We develop a fitted value iteration (FVI) method to compute bicausal optimal transport (OT) where couplings have an adapted structure. Based on the dynamic programming formulation, FVI adopts a function class to approximate the value functions in bicausal OT. Under the concentrability condition and approximate completeness assumption, we prove the sample complexity using (local) Rademacher complexity. Furthermore, we demonstrate that multilayer neural networks with appropriate structures satisfy the crucial assumptions required in sample complexity proofs.
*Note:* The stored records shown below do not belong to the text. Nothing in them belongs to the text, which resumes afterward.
Background: an optimization exercise with open tools, aiming at small area, a short achievable clock period and few clock cycles per item. Do not read the settings as production practice.
The RTL was checked by simulation tests, not by an equivalence proof against the original design.

### config.mk
export PLATFORM = sky130hd
export DESIGN_NAME = hsv2rgb_stream
export DESIGN_NICKNAME = hsv2rgb_stream
export VERILOG_FILES = /design/flow/design.v
export SDC_FILE = /design/flow/constraint.sdc
export NUM_CORES = 4
export LEC_CHECK = 0
export CAP_MARGIN = 20
export CORE_MARGIN = 2
export CORE_UTILIZATION = 40
export SLEW_MARGIN = 20
### constraint.sdc
create_clock -name core_clock -period 16.0 [get_ports {clk}]
set_input_delay 3.2000 -clock core_clock [delete_from_list [all_inputs] [get_ports {clk}]]
set_output_delay 3.2000 -clock core_clock [all_outputs]
set_load 0.01 [all_outputs]
### design.v
module hsv2rgb_scale8 (
    input  wire [7:0] i,
    input  wire [7:0] frac,
    output wire [7:0] y
);
    wire [8:0]  m = {1'b0, frac} + 9'd1;
    wire [16:0] p = i * m;
    assign y = p[15:8];
endmodule
module hsv2rgb_scale8_video (
    input  wire [7:0] i,
    input  wire [7:0] scale,
    output wire [7:0] y
);
    wire [15:0] p = i * scale;
    assign y = p[15:8] + {7'd0, (i != 8'd0) && (scale != 8'd0)};
endmodule
What follows belongs to an exercise in optimizing a design on an open flow for small area and a short achievable clock period; a production flow would make more cautious choices. Function was checked by simulation only, so behaviour that the tests miss may differ from the original. Power is estimated from default activity; no workload was simulated.

**design/flow/design.v**
```verilog
module frame_link_responder (
    input  wire        clk,
    input  wire        rst,           
    input  wire        byte_valid,
    input  wire [7:0]  rx_byte,
    output wire [7:0]  tx_byte,
    output wire        s_sync,
    input  wire        tbl_we,
    input  wire [3:0]  tbl_idx,
    input  wire        tbl_en,
    input  wire [15:0] tbl_id,
    input  wire [31:0] tbl_val,
    output reg         pull_query,
    output reg  [3:0]  pull_idx,
    output reg         frame_valid,
    output wire        frame_pull,
    output wire [15:0] frame_id,
    output wire [31:0] frame_value,
    input  wire        wd_inc,
    input  wire        wd_expire,
    input  wire [15:0] wd_threshold,
    output reg         wd_safety,
    output reg         wd_tripped
);
    reg        sync_r;
    reg [8:0]  ph;            
    reg [7:0]  id0, id1;
    reg [31:0] vb;            
    reg        is_pull;
    reg [7:0]  tx_reg;
    assign tx_byte     = tx_reg;
    assign s_sync      = sync_r;
    assign frame_pull  = is_pull;
    assign frame_id    = {id1, id0};
    assign frame_value = vb;
    wire [7:0]  qn_lo = ph[0] ? rx_byte : id0;
    wire [7:0]  qn_hi = ph[1] ? rx_byte : id1;
    wire        in_eq = (tbl_id == {qn_hi, id0});
    wire        in_lo = (tbl_id[7:0] == qn_lo);
    wire [15:0] mn;               
    wire [31:0] val [0:15];
    wire [15:0] s;
    genvar g;
    generate
        for (g = 0; g < 16; g = g + 1) begin : ent
            reg [15:0] t_id;
            reg [31:0] t_val;
            reg        t_en;
            reg        t_lo;
            reg        t_s;
            wire we = tbl_we && (tbl_idx == g);
            always @(posedge clk)
                if (we) begin
                    t_id  <= tbl_id;
                    t_val <= tbl_val;
                end
            always @(posedge clk)
                if (rst)     t_en <= 1'b0;
                else if (we) t_en <= tbl_en;
            always @(posedge clk)
                t_lo <= we ? in_lo : (t_id[7:0] == qn_lo);
            assign mn[g] = we ? (tbl_en && in_eq)
                              : (t_en && t_lo && (t_id[15:8] == qn_hi));
            if (g == 0) begin : p0
                always @(posedge clk) t_s <= mn[0];
            end else begin : pn
                always @(posedge clk) t_s <= mn[g] && !(|mn[g-1:0]);
            end
            assign s[g]   = t_s;
            assign val[g] = t_val;
        end
    endgenerate
    reg hit;
    always @(posedge clk) hit <= |mn;
    reg [31:0] hv;
    reg [3:0]  hidx;
    integer i;
    always @(*) begin
        hv   = 32'd0;
        hidx = 4'd0;
        for (i = 0; i < 16; i = i + 1) begin
            hv   = hv | (val[i] & {32{s[i]}});
            hidx = hidx | (i[3:0] & {4{s[i]}});
        end
    end
    wire [7:0] seq_byte = {{4{ph[8]}}, ph[8] | ph[0], ph[8] | ph[1] | ph[2] | ph[3] | ph[4],
                           ph[8] | ph[1] | ph[2] | ph[5] | ph[6],
                           ph[8] | ph[1] | ph[3] | ph[5] | ph[7]};
    wire [7:0] vtop = is_pull ? vb[7:0] : rx_byte;
    always @(posedge clk) begin
        if (rst) begin
            sync_r      <= 1'b0;
            ph          <= 9'd1;
            tx_reg      <= 8'd0;
            pull_query  <= 1'b0;
            frame_valid <= 1'b0;
        end else begin
            pull_query  <= 1'b0;
            frame_valid <= 1'b0;
            if (byte_valid) begin
                if (!sync_r) begin
                    if (rx_byte == seq_byte) begin
                        if (ph[8]) begin                     
                            sync_r <= 1'b1;
                            ph     <= 9'd1;
                            tx_reg <= 8'h00;
                        end else begin                       
                            ph     <= {ph[7:0], 1'b0};
                            tx_reg <= seq_byte;
                        end
                    end else begin                           
                        ph     <= 9'd1;
                        tx_reg <= 8'h00;
                    end
                end else begin
                    ph <= {ph[7:0], 1'b0};
                    if (ph[0]) begin
                        id0    <= rx_byte;
                        tx_reg <= rx_byte;
                    end
                    if (ph[1]) begin
                        id1    <= rx_byte;
                        tx_reg <= rx_byte;
                    end
                    if (ph[2]) begin                          
                        is_pull <= hit;
                        if (hit) begin
                            vb         <= {hv[7:0], hv[31:8]};
                            tx_reg     <= hv[7:0];
                            pull_query <= 1'b1;
                            pull_idx   <= hidx;
                        end else begin
                            vb     <= {rx_byte, vb[31:8]};
                            tx_reg <= rx_byte;
                        end
                    end
                    if (ph[3] | ph[4] | ph[5]) begin          
                        vb     <= {vtop, vb[31:8]};
                        tx_reg <= vtop;
                    end
                    if (ph[6] | ph[7]) begin
                        if (rx_byte == 8'hFF) begin           
                            tx_reg <= ph[7] ? id1 : id0;
                        end else begin                        
                            tx_reg <= 8'h00;
                            ph     <= 9'd1;
                            sync_r <= 1'b0;
                        end
                    end
                    if (ph[8]) begin                          
                        tx_reg      <= 8'h00;
                        ph          <= 9'd1;
                        frame_valid <= 1'b1;
                    end
                end
            end
        end
    end
    reg [15:0] wd_counter;
    always @(posedge clk) begin
        if (rst) begin
            wd_counter <= 16'd0;
            wd_safety  <= 1'b0;
            wd_tripped <= 1'b0;
        end else begin
            wd_safety <= 1'b0;
            if (wd_expire) begin                              
                if (wd_counter < wd_threshold) begin
                    wd_tripped <= 1'b1;
                    wd_safety  <= 1'b1;
                end else begin
                    wd_tripped <= 1'b0;
                end
                wd_counter <= {15'd0, wd_inc};
            end else if (wd_inc && wd_counter != 16'hFFFF) begin  
                wd_counter <= wd_counter + 16'd1;
            end
        end
    end
endmodule
```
Numerical experiments reveal that FVI outperforms linear programming and adapted Sinkhorn methods in scalability as the time horizon increases, while still maintaining acceptable accuracy.

翻译：我们提出了一种拟合值迭代（FVI）方法来计算耦合具有适应结构的双因果最优输运（OT）。基于动态规划形式，FVI采用函数类逼近双因果OT中的值函数。在可集中性条件和近似完备性假设下，我们利用（局部）拉德马赫复杂度证明了样本复杂度。此外，我们证明了具有适当结构的多层神经网络满足样本复杂度证明所需的关键假设。数值实验表明，随着时间跨度的增加，FVI在可扩展性上优于线性规划和适应Sinkhorn方法，同时仍保持可接受的精度。